╔══

**config.mk**
```make
export PLATFORM = sky130hd
export DESIGN_NAME = dfii_init_bist
export DESIGN_NICKNAME = d
export VERILOG_FILES = /design/src/rtl/dfii_init_bist.sv
export SDC_FILE = /design/constraint.sdc
export NUM_CORES = 1
export LEC_CHECK = 0
export ABC_AREA = 0
export BUFFER_PORTS_ARGS = -buffer_cell sky130_fd_sc_hd__buf_2
export CORE_MARGIN = 5
export CORE_UTILIZATION = 55
export DETAILED_ROUTE_END_ITERATION = 8
export PLACE_DENSITY = 0.85
export RECOVER_POWER = 50
export SYNTH_ARGS = -nofsm -noshare
export SYNTH_HDL_FRONTEND = slang
export SYNTH_SLANG_ARGS = --single-unit
```
**constraint.sdc**
```tcl
create_clock -name clk -period 4.06 [get_ports clk]
set_input_delay 0.812 -clock clk [delete_from_list [all_inputs] [get_ports clk]]
set_output_delay 0.812 -clock clk [all_outputs]
set_load 0.02 [all_outputs]
```
**src/rtl/dfii_init_bist.sv**
```systemverilog
// dfii_init_bist: Wishbone master that brings up DDR3 through the DFII CSRs,
// then writes and reads back a seeded pattern window, reporting pass/fail/timeout.
module dfii_init_bist #(
    parameter logic [29:0] CSR_BASE       = 30'h2400,
    parameter logic [29:0] MEM_BASE       = 30'h04000000,
    parameter logic [15:0] MR0            = 16'h0220,
    parameter logic [15:0] MR1            = 16'h0006,
    parameter logic [15:0] MR2            = 16'h0200,
    parameter logic [15:0] MR3            = 16'h0000,
    parameter int          TDLLK_CYCLES   = 600,
    parameter int          TZQINIT_CYCLES = 600,
    parameter int          SETTLE_CYCLES  = 200,
    parameter int          TEST_WORDS     = 4,
    parameter logic [31:0] SEED           = 32'hFACECA8C,
    parameter int          ACK_TIMEOUT    = 1023
) (
    input  logic        clk,
    input  logic        rst,
    input  logic        start,
    output logic        busy,
    output logic        done,
    output logic        error,
    output logic [1:0]  err_code,
    output logic [29:0] fail_addr,
    output logic [31:0] fail_data,
    output logic [29:0] wb_adr,
    output logic [31:0] wb_dat_w,
    input  logic [31:0] wb_dat_r,
    output logic [3:0]  wb_sel,
    output logic        wb_cyc,
    output logic        wb_stb,
    output logic        wb_we,
    input  logic        wb_ack
);
    typedef enum logic [2:0] {IDLE, BUS, WAIT, TEST_WR, TEST_RD, FINISH} state_t;
    localparam logic [4:0]  STEPS     = 5'd28;
    localparam logic [15:0] LAST_WORD = 16'(TEST_WORDS - 1);
    state_t state, state_n;
    logic [4:0]  step;
    logic [15:0] idx;
    logic [31:0] cnt, tmo, rom_dat, pat;
    logic [35:0] rom;
    logic [2:0]  rom_off;
    logic        rom_dly, rd, start_q, on_bus, mis, last, tmo_hit;
    function automatic logic [35:0] wr(input logic [2:0] off, input logic [31:0] dat);
        return {1'b0, off, dat};
    endfunction
    // Step ROM: {is_delay, CSR offset, data or delay length}
    always_comb begin
        case (step)
            5'd0:  rom = wr(3'd3, 32'h0);
            5'd1:  rom = wr(3'd4, 32'h0);
            5'd2:  rom = wr(3'd0, 32'h0C);
            5'd3:  rom = wr(3'd0, 32'h0E);
            5'd4:  rom = wr(3'd3, {16'h0, MR2});
            5'd5:  rom = wr(3'd4, 32'h2);
            5'd8:  rom = wr(3'd3, {16'h0, MR3});
            5'd9:  rom = wr(3'd4, 32'h3);
            5'd12: rom = wr(3'd3, {16'h0, MR1});
            5'd13: rom = wr(3'd4, 32'h1);
            5'd16: rom = wr(3'd3, {16'h0, MR0 | 16'h0100});
            5'd17: rom = wr(3'd4, 32'h0);
            5'd6, 5'd10, 5'd14, 5'd18: rom = wr(3'd1, 32'h0F);
            5'd7, 5'd11, 5'd15, 5'd19: rom = wr(3'd2, 32'h1);
            5'd20: rom = {1'b1, 3'd0, 32'(TDLLK_CYCLES)};
            5'd21: rom = wr(3'd3, 32'h400);
            5'd22: rom = wr(3'd4, 32'h0);
            5'd23: rom = wr(3'd1, 32'h03);
            5'd24: rom = wr(3'd2, 32'h1);
            5'd25: rom = {1'b1, 3'd0, 32'(TZQINIT_CYCLES)};
            5'd26: rom = wr(3'd0, 32'h01);
            default: rom = {1'b1, 3'd0, 32'(SETTLE_CYCLES)};
        endcase
    end
    assign {rom_dly, rom_off, rom_dat} = rom;
    assign pat      = {idx, ~idx} ^ SEED;
    assign on_bus   = state inside {BUS, TEST_WR, TEST_RD};
    assign busy     = on_bus || state == WAIT;
    assign wb_cyc   = on_bus;
    assign wb_stb   = on_bus;
    assign wb_sel   = on_bus ? 4'hF : 4'h0;
    assign wb_we    = state == BUS || state == TEST_WR;
    assign wb_adr   = state == BUS ? CSR_BASE + {27'd0, rom_off} : on_bus ? MEM_BASE + {14'd0, idx} : 30'd0;
    assign wb_dat_w = state == BUS ? rom_dat : state == TEST_WR ? pat : 32'd0;
    assign mis      = state == TEST_RD && wb_dat_r != pat;
    assign last     = idx == LAST_WORD;
    assign tmo_hit  = on_bus && !wb_ack && tmo == 32'(ACK_TIMEOUT - 1);
    always_ff @(posedge clk) begin
        if (rst) state <= IDLE;
        else state <= state_n;
    end
    always_comb begin
        state_n = state;
        case (state)
            IDLE:         state_n = start && !start_q ? BUS : IDLE;
            BUS, TEST_WR: state_n = tmo_hit ? FINISH : wb_ack ? WAIT : state;
            TEST_RD:      state_n = tmo_hit ? FINISH : !wb_ack ? TEST_RD : (mis || last) ? FINISH : WAIT;
            WAIT:         state_n = cnt != 0 ? WAIT : step < STEPS ? (rom_dly ? WAIT : BUS) :
                                    TEST_WORDS == 0 ? FINISH : rd ? TEST_RD : TEST_WR;
            FINISH:       state_n = IDLE;
            default:      state_n = IDLE;
        endcase
    end
    always_ff @(posedge clk) begin
        if (rst) begin
            {step, idx, cnt, tmo, rd, start_q} <= '0;
            {done, error, err_code, fail_addr, fail_data} <= '0;
        end else begin
            start_q <= start;
            tmo <= on_bus && !wb_ack ? tmo + 32'd1 : 32'd0;
            if (state == IDLE && state_n == BUS) begin
                {step, idx, cnt, rd} <= '0;
                {done, error, err_code, fail_addr, fail_data} <= '0;
            end
            if (state == BUS && wb_ack) step <= step + 5'd1;
            if (state == TEST_WR && wb_ack) begin
                idx <= last ? 16'd0 : idx + 16'd1;
                rd <= rd | last;
            end
            if (state == TEST_RD && wb_ack && !mis) idx <= idx + 16'd1;
            if (state == WAIT && cnt != 0) cnt <= cnt - 32'd1;
            // Entering a delay step: this gap cycle plus rom_dat counted cycles
            if (state == WAIT && cnt == 0 && step < STEPS && rom_dly) begin
                step <= step + 5'd1;
                cnt <= rom_dat == 0 ? 32'd0 : rom_dat - 32'd1;
            end
            if (tmo_hit) begin
                err_code <= 2'd1;
                fail_addr <= wb_adr;
                fail_data <= 32'd0;
            end else if (mis && wb_ack) begin
                err_code <= 2'd2;
                fail_addr <= wb_adr;
                fail_data <= wb_dat_r;
            end
            if (state_n == FINISH && !tmo_hit) begin
                done <= 1'b1;
                error <= mis && wb_ack;
            end
            if (state == FINISH) begin
                done <= 1'b1;
                error <= err_code != 0;
            end
        end
    end
endmodule

```
==> run_results.csv <==
group,metric,value,unit
floorplanning,initial_utilization,56.1,%
synthesis,synth_top_family_by_area,"simple AND/OR/NAND/NOR gates",
sta,worst_slew_pin_slew,1.53,ns
global_routing,grt_pass1_vias,7438,
setup_path,critPathLaunch,"state[1]",
synthesis,ys_seq_area_share,36.8,%
hold_path,hold_start,"tmo[0]",
synthesis,synth_edf_count,0,
global_routing,grt.total_usage,25.6,%
synthesis,yosysUniqueCellTypes,70,
route,first_iter_violations,696,
floorplanning,core,15100,um2
floorplanning,die-area,18000,um2
synthesis,yosys.area.top_type_share,36.8,%
global_routing,grt_max_degree,71,
sta,period_share,87.8,%
power_and_ir_drop,leakage,0.00383,uW
outcome,violations,"capacitance limit, slew limit",
hold_path,hold_path_class,"reg -> reg",
setup_path,critPathRequiredTime,4.41,ns
floorplanning,io_pins,172,
setup_path,critPathMaxFanout,26,
sta,post-route-min-period,3.56,ns
power_and_ir_drop,powerDensity,744,nW/um2
power_and_ir_drop,switching_share,46.0,%
clock_network,cts.sinks,156,
route,drc,0,
clock_network,htreeDepth,4,
power_and_ir_drop,p_clk_share,22.4,%
synthesis,yosys.area_share.simple,29.4,%
clock_network,cts_made_buffers,17,
clock_network,clk_latency,0.44,ns
synthesis,ys_ff_latch,156,
power_and_ir_drop,comb_power_share,51.5,%
sta,relSlewSlack,-1.96,%
power_and_ir_drop,power.internal,3880,uW
sta,finalHoldViolations,0,
synthesis,synth_xor_area_share,7.01,%
setup_path,worstSetupPathType,"reg -> reg",
sta,rsz0062_at_grt,"false",
synthesis,yosysWarnings,0,
setup_path,reg2reg_slack,0.50,ns
global_routing,grt_remaining_overflow,0,
clock_network,postCtsHoldBufs,0,
synthesis,synthArstFlopShare,0,%
clock_network,path_clk_slew,0.06,ns
setup_path,cp.arrival,3.91,ns
power_and_ir_drop,p_total,7180,uW
layout,finish.net_count,1261,
setup_path,cpMostUsedCell,"nor2_1",
job,cap_violations,1,
setup_path,worst_r2r_startpoint,"state[1]",
synthesis,synthTopCellsByArea,"dfxtp_1 37%, nor2_1 9.7%, a21oi_1 4.6%",
placed_design,gp_congestion,0.905,
floorplanning,die_width,134,um
synthesis,synthAdderAreaFrac,2.48,%
setup_path,crit_path_top_delay_cell,"o21ai_0",
sta,finalSetupTns,0,ns
synthesis,synth_most_common_cell,"nor2_1",
clock_network,clk_path_buf_depth,2,
clock_network,cts_tree,"built",
sta,skew,0.0128,ns
route,routedWlPerCell,16.8,um
synthesis,syn-instance-count,1101,
setup_path,max_stage_delay,0.89,ns
clock_network,cts_setup_buffers,0,
placed_design,dpl.hpwl,16.8,mm
setup_path,startpoint_type,"flip-flop",
synthesis,synth-compound-area-share,14.9,%
layout,antenna_cells,0,
synthesis,syn-mean-instance-area,7.71,um2
synthesis,synthMuxAreaShare,1.96,%
setup_path,crit_chain,"buf_4 > nand2b_1 > o21ai_0 > nand2b_1 > nor4_1 > buf_4 > nor2_1 > nor2_1 > a22oi_1 > nor2_1",
placed_design,io_buffers,145,
route,viasPerCell,5.83,
power_and_ir_drop,ir_worst_vdd,0.673,mV
layout,layout-area-overhead-vs-synth,13.7,%
route,vias,8227,
route,first_pass_iters,7,
sta,setup_viol,0,
sta,timing.final.max_slew_violations,71,
setup_path,end_kind,"flip-flop",
floorplanning,num_rows,45,
power_and_ir_drop,p_seq_share,26.1,%
synthesis,synthTopCellsByCount,"220 x nor2_1, 156 x dfxtp_1, 91 x nand2_1, 78 x a21oi_1, 50 x clkbuf_1",
synthesis,yosysTopAreaCell,"dfxtp_1",
clock_network,post_cts_resized,0,
synthesis,syn-cell-area,8490,um2
sta,fmax,281,MHz
global_routing,grt_pass1_wl,37.6,mm
power_and_ir_drop,netSwitchingPower,3300,uW
floorplanning,die_y,134,um
clock_network,root_buffer,"clkbuf_16",
global_routing,grt_antenna_before_repair,0,
synthesis,synthFlopType,"dfxtp_1",
layout,drive_above_1_share,12.1,%
route,detail_route.wirelength,23.7,mm
route,detail-route-antenna-nets,0,
outcome,status,"finished with violations",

╚══

### Exercise
Only lines holding the word "default" are wanted here; copy each from the listing.

### Exercise answer
            default: rom = {1'b1, 3'd0, 32'(SETTLE_CYCLES)};
            default:      state_n = IDLE;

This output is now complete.